I'm not sure how much of it is the setting--England between the world wars--but I enjoy her early works the best. Later, she focused on evil, sometimes to better affect than others, but nothing she did really touched the evil we find commonplace today. She was always a conservative upper class English woman that never got too down and dirty (don't be mislead by modern adaptations like 'Easy to Kill' that feature incest; Christie never went anywhere close to that!).
It does seem that as time went on, she needed a better editor. Perhaps, once you've reached the acclaim and sales she did within her lifetime, no one is willing to edit the way every author needs to be. Mysteries especially need to be clear and tidy, which makes the lack of editing harder to take.
One thing that surprised me the most about Agatha Christie's body of work was the number of stories that did not involve Hercule Poirot, Miss Marple, or Tommy and Tuppence. She wrote several espionage/thriller type novels, as well as a novel set in ancient Egypt. While the earlier ones are generally pretty good, she never would have become famous on most of these.
The biggest surprise, though, was how little her two most famous detectives appeared in some of their novels. Miss Marple especially.
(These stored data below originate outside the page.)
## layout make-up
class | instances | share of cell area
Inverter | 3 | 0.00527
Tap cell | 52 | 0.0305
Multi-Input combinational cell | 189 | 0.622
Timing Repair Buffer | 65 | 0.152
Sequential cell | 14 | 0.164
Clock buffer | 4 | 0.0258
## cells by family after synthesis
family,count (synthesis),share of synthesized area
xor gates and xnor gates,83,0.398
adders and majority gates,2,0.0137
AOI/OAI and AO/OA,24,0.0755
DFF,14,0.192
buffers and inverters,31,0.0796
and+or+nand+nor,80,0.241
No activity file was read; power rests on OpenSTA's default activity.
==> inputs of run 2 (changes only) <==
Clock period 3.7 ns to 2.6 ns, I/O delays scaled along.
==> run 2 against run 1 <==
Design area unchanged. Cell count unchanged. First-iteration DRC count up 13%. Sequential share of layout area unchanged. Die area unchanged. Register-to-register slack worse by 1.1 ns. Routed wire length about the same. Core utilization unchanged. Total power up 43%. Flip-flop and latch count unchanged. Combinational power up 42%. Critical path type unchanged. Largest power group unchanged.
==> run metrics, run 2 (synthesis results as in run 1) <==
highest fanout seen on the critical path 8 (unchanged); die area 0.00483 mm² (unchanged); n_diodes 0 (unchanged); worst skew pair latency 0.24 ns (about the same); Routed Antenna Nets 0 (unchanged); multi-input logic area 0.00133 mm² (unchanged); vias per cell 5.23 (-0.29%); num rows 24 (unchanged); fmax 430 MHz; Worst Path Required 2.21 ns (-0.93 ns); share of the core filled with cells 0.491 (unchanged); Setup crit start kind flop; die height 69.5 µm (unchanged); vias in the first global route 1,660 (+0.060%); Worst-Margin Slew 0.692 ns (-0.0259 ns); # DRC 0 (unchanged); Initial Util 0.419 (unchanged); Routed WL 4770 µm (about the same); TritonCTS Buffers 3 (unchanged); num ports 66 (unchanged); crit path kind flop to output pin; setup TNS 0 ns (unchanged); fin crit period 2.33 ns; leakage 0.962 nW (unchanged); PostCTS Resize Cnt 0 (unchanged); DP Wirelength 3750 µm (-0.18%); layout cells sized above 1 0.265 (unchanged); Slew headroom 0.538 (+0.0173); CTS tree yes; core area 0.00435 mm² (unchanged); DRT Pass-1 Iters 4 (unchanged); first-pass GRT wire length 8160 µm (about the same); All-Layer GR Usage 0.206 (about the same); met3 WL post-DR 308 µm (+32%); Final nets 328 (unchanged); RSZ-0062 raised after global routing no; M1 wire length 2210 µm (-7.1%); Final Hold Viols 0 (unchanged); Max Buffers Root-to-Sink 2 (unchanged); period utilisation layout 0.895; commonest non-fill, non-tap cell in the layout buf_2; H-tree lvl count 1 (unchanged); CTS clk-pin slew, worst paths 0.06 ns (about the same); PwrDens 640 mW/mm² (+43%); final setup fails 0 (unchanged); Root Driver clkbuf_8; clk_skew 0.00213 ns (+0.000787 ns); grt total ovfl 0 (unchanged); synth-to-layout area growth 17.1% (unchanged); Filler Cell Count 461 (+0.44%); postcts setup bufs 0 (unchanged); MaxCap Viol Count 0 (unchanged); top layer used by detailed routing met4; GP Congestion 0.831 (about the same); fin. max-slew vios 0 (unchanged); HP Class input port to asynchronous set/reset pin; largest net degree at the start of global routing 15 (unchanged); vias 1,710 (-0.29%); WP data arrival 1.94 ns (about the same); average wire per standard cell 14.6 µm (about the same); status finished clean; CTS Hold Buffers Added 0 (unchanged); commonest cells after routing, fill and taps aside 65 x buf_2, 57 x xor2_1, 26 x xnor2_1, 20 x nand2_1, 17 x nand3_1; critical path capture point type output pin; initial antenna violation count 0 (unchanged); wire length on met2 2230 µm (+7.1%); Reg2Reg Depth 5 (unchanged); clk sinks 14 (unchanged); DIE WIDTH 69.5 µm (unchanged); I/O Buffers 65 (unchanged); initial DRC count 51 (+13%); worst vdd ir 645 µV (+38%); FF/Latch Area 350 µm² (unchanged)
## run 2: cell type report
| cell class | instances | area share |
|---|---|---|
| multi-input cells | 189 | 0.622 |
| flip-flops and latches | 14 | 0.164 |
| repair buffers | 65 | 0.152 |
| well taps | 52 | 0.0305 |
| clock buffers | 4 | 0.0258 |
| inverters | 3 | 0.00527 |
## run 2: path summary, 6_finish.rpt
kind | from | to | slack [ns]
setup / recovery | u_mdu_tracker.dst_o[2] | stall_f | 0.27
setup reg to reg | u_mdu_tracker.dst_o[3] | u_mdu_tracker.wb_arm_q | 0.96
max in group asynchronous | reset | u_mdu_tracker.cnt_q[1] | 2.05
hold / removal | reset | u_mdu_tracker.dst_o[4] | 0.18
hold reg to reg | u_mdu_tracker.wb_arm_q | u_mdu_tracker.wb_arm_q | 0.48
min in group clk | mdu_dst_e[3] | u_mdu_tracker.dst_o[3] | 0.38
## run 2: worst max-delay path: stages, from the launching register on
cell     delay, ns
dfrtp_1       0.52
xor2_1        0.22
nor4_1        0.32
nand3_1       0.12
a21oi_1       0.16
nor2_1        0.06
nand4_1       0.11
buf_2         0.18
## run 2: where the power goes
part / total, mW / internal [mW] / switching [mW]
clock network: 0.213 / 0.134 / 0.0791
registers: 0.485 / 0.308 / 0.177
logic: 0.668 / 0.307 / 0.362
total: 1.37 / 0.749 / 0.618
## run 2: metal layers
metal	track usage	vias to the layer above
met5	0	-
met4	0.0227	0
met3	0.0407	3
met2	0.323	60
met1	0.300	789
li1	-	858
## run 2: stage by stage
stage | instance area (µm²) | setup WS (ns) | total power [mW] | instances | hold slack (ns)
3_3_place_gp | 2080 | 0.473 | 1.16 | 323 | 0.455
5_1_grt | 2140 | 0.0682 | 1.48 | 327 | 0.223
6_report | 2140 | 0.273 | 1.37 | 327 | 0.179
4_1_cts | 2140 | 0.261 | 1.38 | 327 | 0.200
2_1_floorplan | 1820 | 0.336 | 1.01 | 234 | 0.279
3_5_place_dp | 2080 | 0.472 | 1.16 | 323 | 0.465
===== src/flat_wrapper.sv =====
// flat-port wrapper written by rule: the top's interface ports become plain ports
module fetch_queue_flat 
#(
    parameter int              XLEN     = 32,
    parameter int              DEPTH    = 4,
    parameter logic [XLEN-1:0] RESET_PC = '0
)
  (clk, rst, fq_imem_req, fq_imem_addr, fq_inst_valid, fq_inst, fq_inst_pc, fq_count, fq_imem_ack, fq_imem_rdata, fq_redirect, fq_redirect_pc, fq_inst_ready);
  fetch_queue_if #(.XLEN(XLEN), .DEPTH(DEPTH)) fq_i ();
  input logic clk;
  input logic rst;
  output wire logic [$bits(fq_i.imem_req)-1:0] fq_imem_req;
  output wire logic [$bits(fq_i.imem_addr)-1:0] fq_imem_addr;
  output wire logic [$bits(fq_i.inst_valid)-1:0] fq_inst_valid;
  output wire logic [$bits(fq_i.inst)-1:0] fq_inst;
  output wire logic [$bits(fq_i.inst_pc)-1:0] fq_inst_pc;
  output wire logic [$bits(fq_i.count)-1:0] fq_count;
  input wire logic [$bits(fq_i.imem_ack)-1:0] fq_imem_ack;
  input wire logic [$bits(fq_i.imem_rdata)-1:0] fq_imem_rdata;
  input wire logic [$bits(fq_i.redirect)-1:0] fq_redirect;
  input wire logic [$bits(fq_i.redirect_pc)-1:0] fq_redirect_pc;
  input wire logic [$bits(fq_i.inst_ready)-1:0] fq_inst_ready;
  assign fq_imem_req = fq_i.imem_req;
  assign fq_imem_addr = fq_i.imem_addr;
  assign fq_inst_valid = fq_i.inst_valid;
  assign fq_inst = fq_i.inst;
  assign fq_inst_pc = fq_i.inst_pc;
  assign fq_count = fq_i.count;
  assign fq_i.imem_ack = fq_imem_ack;
  assign fq_i.imem_rdata = fq_imem_rdata;
  assign fq_i.redirect = fq_redirect;
  assign fq_i.redirect_pc = fq_redirect_pc;
  assign fq_i.inst_ready = fq_inst_ready;
  fetch_queue #(.XLEN(XLEN), .DEPTH(DEPTH), .RESET_PC(RESET_PC)) u_core (.clk(clk), .rst(rst), .fq(fq_i));
endmodule

===== config.mk =====
export PLATFORM = sky130hd
export DESIGN_NAME = fetch_queue_flat
export DESIGN_NICKNAME = d
export VERILOG_FILES = /design/src/rtl/fetch_queue_if.sv /design/src/rtl/fetch_queue.sv /design/src/flat_wrapper.sv
export SDC_FILE = /design/constraint.sdc
export NUM_CORES = 1
export LEC_CHECK = 0
export BUFFER_PORTS_ARGS = -buffer_cell sky130_fd_sc_hd__buf_4
export CORE_MARGIN = 3
export CORE_UTILIZATION = 50
export DETAILED_ROUTE_END_ITERATION = 10
export PLACE_DENSITY = 0.7
export SKIP_LAST_GASP = 1
export SYNTH_ARGS = -nofsm -noshare
export SYNTH_HDL_FRONTEND = slang
export SYNTH_SLANG_ARGS = --single-unit
export TNS_END_PERCENT = 20

===== constraint.sdc =====
create_clock -name clk -period 4 [get_ports clk]
set_clock_uncertainty 0.1 [all_clocks]
set_input_delay 0.4 -clock clk [delete_from_list [all_inputs] [get_ports clk]]
set_output_delay 0.4 -clock clk [all_outputs]
set_load 0.01 [all_outputs]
It's more like she's got a cameo role in some of her novels. Most of the early Poirot novels are narrated by Arthur Hastings, keeping Poirot at a distance. It's an odd change for someone used to reading the first person narrative of Dashiell Hammett or, more recently, Kinky Friedman, or the involved personal lives of modern detectives like Harry Fairsteen or Elvis Cole.
Part of me wishes I'd written something about each one, but I'm not really one for writing reviews. Maybe I need to redefine reviews, short and sweet, just something to give my impression rather than any real analysis or detailed documenting.
Reading 'Curtain' is like meeting up with a good old friend. Arthur Hastings narrating, Poirot still as sharp as ever even if he is wheelchair bound, and a puzzle that is familiar but with its own novelty. Plus, it was written still in the golden age of her writing, in a world that was not yet past WWII. Nothing better.